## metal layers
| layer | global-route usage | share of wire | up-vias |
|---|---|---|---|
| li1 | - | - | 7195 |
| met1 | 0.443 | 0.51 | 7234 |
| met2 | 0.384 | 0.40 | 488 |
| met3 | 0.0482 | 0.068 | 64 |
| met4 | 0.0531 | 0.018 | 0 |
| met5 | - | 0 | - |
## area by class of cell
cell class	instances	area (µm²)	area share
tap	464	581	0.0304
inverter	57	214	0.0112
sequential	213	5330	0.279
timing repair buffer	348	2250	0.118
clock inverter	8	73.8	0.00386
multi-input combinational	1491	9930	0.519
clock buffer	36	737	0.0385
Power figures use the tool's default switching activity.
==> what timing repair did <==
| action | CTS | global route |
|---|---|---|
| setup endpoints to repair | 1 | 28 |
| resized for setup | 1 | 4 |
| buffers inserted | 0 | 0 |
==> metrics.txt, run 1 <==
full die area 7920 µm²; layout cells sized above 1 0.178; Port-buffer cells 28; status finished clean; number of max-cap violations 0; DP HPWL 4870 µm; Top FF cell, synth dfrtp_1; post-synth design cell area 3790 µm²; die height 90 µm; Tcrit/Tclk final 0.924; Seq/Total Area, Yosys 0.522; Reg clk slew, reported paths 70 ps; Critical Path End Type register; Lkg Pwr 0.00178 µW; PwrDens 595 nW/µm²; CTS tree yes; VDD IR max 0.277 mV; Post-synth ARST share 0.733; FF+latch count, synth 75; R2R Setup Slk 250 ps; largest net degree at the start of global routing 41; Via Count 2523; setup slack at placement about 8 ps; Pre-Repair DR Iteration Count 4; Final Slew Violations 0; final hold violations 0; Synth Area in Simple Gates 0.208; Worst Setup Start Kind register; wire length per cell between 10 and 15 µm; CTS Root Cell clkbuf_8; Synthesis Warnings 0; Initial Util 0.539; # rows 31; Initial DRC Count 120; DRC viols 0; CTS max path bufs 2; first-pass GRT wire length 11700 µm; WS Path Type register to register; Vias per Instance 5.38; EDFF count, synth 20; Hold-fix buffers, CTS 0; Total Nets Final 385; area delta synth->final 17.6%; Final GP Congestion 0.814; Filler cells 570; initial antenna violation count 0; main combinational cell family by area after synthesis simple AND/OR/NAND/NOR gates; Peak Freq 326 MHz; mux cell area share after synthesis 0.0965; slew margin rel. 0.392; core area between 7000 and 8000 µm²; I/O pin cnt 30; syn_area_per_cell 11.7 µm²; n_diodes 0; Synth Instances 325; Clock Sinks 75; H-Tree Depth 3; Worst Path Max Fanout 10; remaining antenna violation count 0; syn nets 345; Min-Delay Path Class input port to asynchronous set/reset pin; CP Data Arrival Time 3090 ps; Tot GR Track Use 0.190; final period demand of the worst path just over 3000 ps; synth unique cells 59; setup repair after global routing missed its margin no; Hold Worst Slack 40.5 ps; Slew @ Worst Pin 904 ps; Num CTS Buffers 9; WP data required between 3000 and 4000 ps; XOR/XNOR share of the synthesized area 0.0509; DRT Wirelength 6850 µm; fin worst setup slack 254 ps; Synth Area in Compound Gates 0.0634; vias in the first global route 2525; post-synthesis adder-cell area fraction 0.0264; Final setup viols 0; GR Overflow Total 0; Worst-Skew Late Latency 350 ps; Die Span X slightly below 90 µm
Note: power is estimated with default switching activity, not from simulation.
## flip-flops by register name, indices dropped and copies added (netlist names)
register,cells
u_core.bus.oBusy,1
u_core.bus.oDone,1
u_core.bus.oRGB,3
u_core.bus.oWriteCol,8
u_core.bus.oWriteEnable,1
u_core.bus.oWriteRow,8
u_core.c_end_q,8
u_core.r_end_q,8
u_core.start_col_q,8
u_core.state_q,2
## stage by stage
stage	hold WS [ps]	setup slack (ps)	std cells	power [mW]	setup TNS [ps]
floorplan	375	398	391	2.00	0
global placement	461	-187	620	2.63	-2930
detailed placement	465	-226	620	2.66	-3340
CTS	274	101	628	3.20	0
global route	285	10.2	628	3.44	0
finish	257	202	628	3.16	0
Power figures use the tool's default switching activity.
==> src/rtl/drv_teclado_pkg.sv <==
// drv_teclado_pkg: shared states, key-code table and helpers for the keypad driver
package drv_teclado_pkg;
  typedef enum logic [1:0] {IDLE_SCAN, DEBOUNCE, ACCEPT, WAIT_RELEASE} state_t;
  localparam logic [4:0] KEY_A    = 5'd10;
  localparam logic [4:0] KEY_B    = 5'd11;
  localparam logic [4:0] KEY_C    = 5'd12;
  localparam logic [4:0] KEY_D    = 5'd13;
  localparam logic [4:0] KEY_STAR = 5'd14;
  localparam logic [4:0] KEY_HASH = 5'd15;
  localparam logic [4:0] KEY_NONE = 5'd31;
  localparam logic [4:0] KEY_MAP [4][4] = '{
    '{5'd1, 5'd2, 5'd3, KEY_A},
    '{5'd4, 5'd5, 5'd6, KEY_B},
    '{5'd7, 5'd8, 5'd9, KEY_C},
    '{KEY_STAR, 5'd0, KEY_HASH, KEY_D}
  };
  function automatic logic [1:0] low_row(input logic [3:0] f);
    return !f[0] ? 2'd0 : !f[1] ? 2'd1 : !f[2] ? 2'd2 : 2'd3;
  endfunction
endpackage

==> src/rtl/btn_debounce.sv <==
// btn_debounce: 2-flop synchronizer, tick-sampled debounce and rising-edge pulse for a pushbutton
module btn_debounce #(
  parameter int DEB_SAMPLES = 20
) (
  input  logic clk,
  input  logic rst_n,
  input  logic btn,
  input  logic tick,
  output logic pulse
);
  localparam int CW = $clog2(DEB_SAMPLES + 1);
  logic [1:0] sync_q, sync_d;
  logic state_q, state_d, pulse_q, pulse_d;
  logic [CW-1:0] cnt_q, cnt_d;
  always_comb begin
    sync_d  = {sync_q[0], btn};
    state_d = state_q;
    cnt_d   = cnt_q;
    pulse_d = 1'b0;
    if (tick) begin
      if (sync_q[1] == state_q) cnt_d = '0;
      else if (int'(cnt_q) + 1 >= DEB_SAMPLES) begin
        state_d = sync_q[1];
        cnt_d   = '0;
        pulse_d = sync_q[1];
      end else cnt_d = cnt_q + CW'(1);
    end
  end
  always_ff @(posedge clk or negedge rst_n)
    if (!rst_n) begin
      sync_q  <= '0;
      state_q <= 1'b0;
      cnt_q   <= '0;
      pulse_q <= 1'b0;
    end else begin
      sync_q  <= sync_d;
      state_q <= state_d;
      cnt_q   <= cnt_d;
      pulse_q <= pulse_d;
    end
  assign pulse = pulse_q;
endmodule

==> src/rtl/drv_teclado.sv <==
// drv_teclado: 4x4 keypad scanner with debounce, 3-digit position tracking and debounced enter
module drv_teclado
  import drv_teclado_pkg::*;
#(
  parameter int SCAN_TICKS  = 50000,
  parameter int DEB_SAMPLES = 20
) (
  input  logic       clk,
  input  logic       reset,
  input  logic       enter,
  input  logic [3:0] fila,
  output logic [3:0] col,
  output logic [4:0] digito,
  output logic [1:0] desp,
  output logic       enter_sync
);
  localparam int TW = $clog2(SCAN_TICKS + 1);
  localparam int DW = $clog2(DEB_SAMPLES + 1);
  state_t state_q, state_d;
  logic [TW-1:0] tcnt_q, tcnt_d;
  logic [DW-1:0] dcnt_q, dcnt_d;
  logic [3:0] f1_q, f1_d, f2_q, f2_d;
  logic [1:0] c_q, c_d, row_q, row_d, desp_q, desp_d;
  logic [4:0] digito_q, digito_d, key;
  logic adv_q, adv_d, tick, dn, enter_p;
  btn_debounce #(.DEB_SAMPLES(DEB_SAMPLES)) u_enter (
    .clk(clk), .rst_n(reset), .btn(enter), .tick(tick), .pulse(enter_p)
  );
  assign tick = int'(tcnt_q) == SCAN_TICKS - 1;
  assign dn   = int'(dcnt_q) + 1 >= DEB_SAMPLES;
  assign key  = state_q == ACCEPT ? KEY_MAP[row_q][c_q] : KEY_NONE;
  always_comb begin
    tcnt_d   = tick ? '0 : tcnt_q + TW'(1);
    f1_d     = fila;
    f2_d     = f1_q;
    state_d  = state_q;
    dcnt_d   = dcnt_q;
    c_d      = c_q;
    row_d    = row_q;
    digito_d = {1'b0, digito_q[3:0]};
    desp_d   = desp_q;
    adv_d    = 1'b0;
    case (state_q)
      IDLE_SCAN:
        if (tick) begin
          if (f2_q != 4'hF) begin
            row_d   = low_row(f2_q);
            dcnt_d  = DW'(1);
            state_d = DEB_SAMPLES <= 1 ? ACCEPT : DEBOUNCE;
          end else c_d = c_q + 2'd1;
        end
      DEBOUNCE:
        if (tick) begin
          if (f2_q != 4'hF && low_row(f2_q) == row_q) begin
            state_d = dn ? ACCEPT : DEBOUNCE;
            dcnt_d  = dn ? '0 : dcnt_q + DW'(1);
          end else begin
            state_d = IDLE_SCAN;
            dcnt_d  = '0;
          end
        end
      ACCEPT: begin
        state_d = WAIT_RELEASE;
        dcnt_d  = '0;
        if (key < 5'd10) begin
          digito_d = {1'b1, key[3:0]};
          adv_d    = !enter_p;
        end
        if (key == KEY_STAR) desp_d = 2'd0;
      end
      WAIT_RELEASE:
        if (tick) begin
          if (f2_q == 4'hF) begin
            state_d = dn ? IDLE_SCAN : WAIT_RELEASE;
            dcnt_d  = dn ? '0 : dcnt_q + DW'(1);
          end else dcnt_d = '0;
        end
    endcase
    // enter overrides any pending advance so a coincident press leaves desp at 0
    if (adv_q) desp_d = desp_q == 2'd2 ? 2'd0 : desp_q + 2'd1;
    if (enter_p) desp_d = 2'd0;
  end
  always_ff @(posedge clk or negedge reset)
    if (!reset) begin
      state_q  <= IDLE_SCAN;
      tcnt_q   <= '0;
      dcnt_q   <= '0;
      f1_q     <= 4'hF;
      f2_q     <= 4'hF;
      c_q      <= 2'd0;
      row_q    <= 2'd0;
      digito_q <= '0;
      desp_q   <= 2'd0;
      adv_q    <= 1'b0;
    end else begin
      state_q  <= state_d;
      tcnt_q   <= tcnt_d;
      dcnt_q   <= dcnt_d;
      f1_q     <= f1_d;
      f2_q     <= f2_d;
      c_q      <= c_d;
      row_q    <= row_d;
      digito_q <= digito_d;
      desp_q   <= desp_d;
      adv_q    <= adv_d;
    end
  assign col        = ~(4'b0001 << c_q);
  assign digito     = digito_q;
  assign desp       = desp_q;
  assign enter_sync = enter_p;
endmodule
--- src/rtl/riscv_pkg.sv ---
// rtl/riscv_pkg.sv - shared constants and MEM/WB pipeline register type
package riscv_pkg;

    localparam int XLEN = 32;
    localparam int NREG = 32;
    localparam int AW   = $clog2(NREG);

    localparam logic [AW-1:0] REG_ZERO = 5'd0;

    typedef struct packed {
        logic            valid;
        logic            isld;
        logic            regwrite;
        logic [AW-1:0]   rd;
        logic [XLEN-1:0] alu;
        logic [XLEN-1:0] ld;
    } mem_wb_t;

endpackage

--- src/rtl/wb_regfile.sv ---
// rtl/wb_regfile.sv - 32x32 architectural register file, one write port, two bypassed read ports
module wb_regfile
    import riscv_pkg::*;
(
    input  logic            clk,
    input  logic            reset,
    input  logic            we_i,
    input  logic [AW-1:0]   waddr_i,
    input  logic [XLEN-1:0] wdata_i,
    input  logic [AW-1:0]   raddr1_i,
    input  logic [AW-1:0]   raddr2_i,
    output logic [XLEN-1:0] rdata1_o,
    output logic [XLEN-1:0] rdata2_o
);

    logic [XLEN-1:0] rf_q [NREG];

    always_ff @(posedge clk or posedge reset) begin
        if (reset) begin
            for (int i = 0; i < NREG; i++) begin
                rf_q[i] <= '0;
            end
        end else if (we_i && (waddr_i != REG_ZERO)) begin
            rf_q[waddr_i] <= wdata_i;
        end
    end

    // Write-through lets decode see the value committing this cycle.
    function automatic logic [XLEN-1:0] read_port(input logic [AW-1:0] addr);
        if (addr == REG_ZERO) begin
            return '0;
        end else if (we_i && (addr == waddr_i)) begin
            return wdata_i;
        end else begin
            return rf_q[addr];
        end
    endfunction

    assign rdata1_o = read_port(raddr1_i);
    assign rdata2_o = read_port(raddr2_i);

endmodule

--- src/rtl/writeback_stage.sv ---
// rtl/writeback_stage.sv - MEM/WB register, writeback mux, register file and retire counters
// Optional load counter output enabled by WB_LOAD_COUNT_EN.
module writeback_stage
    import riscv_pkg::*;
(
    input  logic            clk,
    input  logic            reset,
    input  logic            stall,
    input  logic            flush,
    input  logic            mem_valid,
    input  logic            isld,
    input  logic            regwrite,
    input  logic [AW-1:0]   rd,
    input  logic [XLEN-1:0] aluresult1,
    input  logic [XLEN-1:0] ldresult,
    input  logic [AW-1:0]   rs1_addr,
    input  logic [AW-1:0]   rs2_addr,
    output logic [XLEN-1:0] rs1_data,
    output logic [XLEN-1:0] rs2_data,
    output logic            wb_valid,
    output logic            wb_we,
    output logic [AW-1:0]   wb_rd,
    output logic [XLEN-1:0] wb_data,
    output logic [31:0]     retire_count
`ifdef WB_LOAD_COUNT_EN
    ,
    output logic [31:0]     load_count
`endif
);

    mem_wb_t     wb_q, wb_d;
    logic [31:0] retire_count_q, retire_count_d;
    logic        retire;

    // Flush only clears valid; the remaining fields are don't-care once invalid.
    always_comb begin
        wb_d = wb_q;
        if (flush) begin
            wb_d.valid = 1'b0;
        end else if (!stall) begin
            wb_d.valid    = mem_valid;
            wb_d.isld     = isld;
            wb_d.regwrite = regwrite;
            wb_d.rd       = rd;
            wb_d.alu      = aluresult1;
            wb_d.ld       = ldresult;
        end
    end

    always_ff @(posedge clk or posedge reset) begin
        if (reset) begin
            wb_q <= '0;
        end else begin
            wb_q <= wb_d;
        end
    end

    assign wb_valid = wb_q.valid;
    assign wb_rd    = wb_q.rd;
    assign wb_data  = wb_q.isld ? wb_q.ld : wb_q.alu;
    assign wb_we    = wb_q.valid & wb_q.regwrite & (wb_q.rd != REG_ZERO) & ~stall;

    // Stores and branches retire too, so regwrite does not qualify this.
    assign retire         = wb_q.valid & ~stall;
    assign retire_count_d = retire ? retire_count_q + 32'd1 : retire_count_q;

    always_ff @(posedge clk or posedge reset) begin
        if (reset) begin
            retire_count_q <= '0;
        end else begin
            retire_count_q <= retire_count_d;
        end
    end

    assign retire_count = retire_count_q;

`ifdef WB_LOAD_COUNT_EN
    logic [31:0] load_count_q, load_count_d;

    assign load_count_d = (retire && wb_q.isld) ? load_count_q + 32'd1 : load_count_q;

    always_ff @(posedge clk or posedge reset) begin
        if (reset) begin
            load_count_q <= '0;
        end else begin
            load_count_q <= load_count_d;
        end
    end

    assign load_count = load_count_q;
`endif

    wb_regfile u_regfile (
        .clk      (clk),
        .reset    (reset),
        .we_i     (wb_we),
        .waddr_i  (wb_q.rd),
        .wdata_i  (wb_data),
        .raddr1_i (rs1_addr),
        .raddr2_i (rs2_addr),
        .rdata1_o (rs1_data),
        .rdata2_o (rs2_data)
    );

endmodule

--- config.mk ---
export PLATFORM = sky130hd
export DESIGN_NAME = writeback_stage
export DESIGN_NICKNAME = d
export VERILOG_FILES = /design/src/rtl/riscv_pkg.sv /design/src/rtl/wb_regfile.sv /design/src/rtl/writeback_stage.sv
export SDC_FILE = /design/constraint.sdc
export NUM_CORES = 2
export LEC_CHECK = 0
export ABC_AREA = 1
export ABC_CLOCK_PERIOD_IN_PS = 33700
export BUFFER_PORTS_ARGS = -buffer_cell sky130_fd_sc_hd__buf_4
export CAP_MARGIN = 40
export CORE_MARGIN = 3
export CORE_UTILIZATION = 40
export CTS_CLUSTER_DIAMETER = 60
export DETAILED_ROUTE_END_ITERATION = 6
export PLACE_DENSITY = 0.56
export SETUP_SLACK_MARGIN = 0.3
export SLEW_MARGIN = 5
export SYNTH_ARGS = -nofsm -noshare
export SYNTH_HDL_FRONTEND = slang
export SYNTH_SLANG_ARGS = --single-unit
--- constraint.sdc ---
create_clock -name clk -period 33.7 [get_ports clk]
set_input_delay 1.685 -clock clk [delete_from_list [all_inputs] [get_ports clk]]
set_output_delay 1.685 -clock clk [all_outputs]
set_load 0.03 [all_outputs]
Word level (Yosys, flattened, before mapping). Index checks and enable logic that the tools add are counted.

Input bits: 86. Logic and storage cells: 80. Bits in registers: 1128. Output and inout bits: 135.

Order comparisons: 4. $add $sub $neg: 1. Reductions and logical operators: 8. Eq/ne operators: 3. Bitwise logic cells: 9. Mux-type cells: 16.

Operators with widths (count): $bwmux W1024 (1); $bmux W32 S5 (2); $mux W32 (10); $demux W32 S5 (1); $mux W72 (1); $add A32 B1 Y32 const B (1); $ge A6 B6 Y1 const B (3); $not A5 Y6 (3); $eq A5 B5 Y1 (2); $logic_not A5 Y1 (2); $lt A6 B1 Y1 const B (1); $reduce_bool A5 Y1 (1); $and A1 B1 Y1 (4); $logic_and A1 B1 Y1 (4); $ne A2 B1 Y1 const B (1); $not A1 Y1 (2); $reduce_and A2 Y1 (1); $mux W1 (1).

Logic depth before layout (Yosys ltp).
Depth after elaboration: 6. Gate-level depth with buffers: 13. Mapped depth without buffers: 11.

By module. A second synthesis with hierarchy kept.

Cell total of the unflattened synthesis: 9358. Area total of the unflattened synthesis: 64201.6 um2.

Modules (own cells, without submodules): wb_regfile (times used 1, cells each 8824, area each 59351.9 um2, seq. area each 25624.6 um2); writeback_stage (times used 1, cells each 534, area each 4849.7 um2, seq. area each 2602.5 um2).

Worst setup path before layout. No wires, ideal clock.

Path type: input to output. Start: in rs2_addr[4]. End: out rs2_data[13]. Required time: 32.015 ns. Arrival: 3.493 ns. Path buffers: 2. Path slack: 28.522 ns. Stages: 9. Cell sequence: clkbuf_1 > xnor2_1 > nand3_1 > nor3_2 > nand2_1 > buf_2 > nand3_1 > nand2_1 > nor2_1.

Longest elaborated chain between the ends: 6.

RTL lines: start, declared (line writeback_stage.sv:17) `input logic [AW-1:0] rs2_addr,`; $not A5 Y6 (not written as such) (line wb_regfile.sv:35) `return rf_q[addr];`; $bmux W32 S5 (line wb_regfile.sv:35); $mux W32 (not written as such) (2 in series) (line wb_regfile.sv:35); $mux W32 (line wb_regfile.sv:32) `end else if (we_i && (addr == waddr_i)) begin`; $mux W32 (*) (line wb_regfile.sv:30) `if (addr == REG_ZERO) begin`; end, declared (line writeback_stage.sv:19) `output logic [XLEN-1:0] rs2_data,`.

Every way passes the cells marked *; elsewhere a longest branch is shown, timed or not. The select of a mux whose other input is x is not followed.

Final worst setup path.
Start: in rs2_addr[0]. End: out rs2_data[15].

Same word-level chain as after synthesis.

+===+

#### Problem requirements:
Each line of the records that contains the string "timing" must be copied.

#### Exercise answer:
timing repair buffer	348	2250	0.118
==> what timing repair did <==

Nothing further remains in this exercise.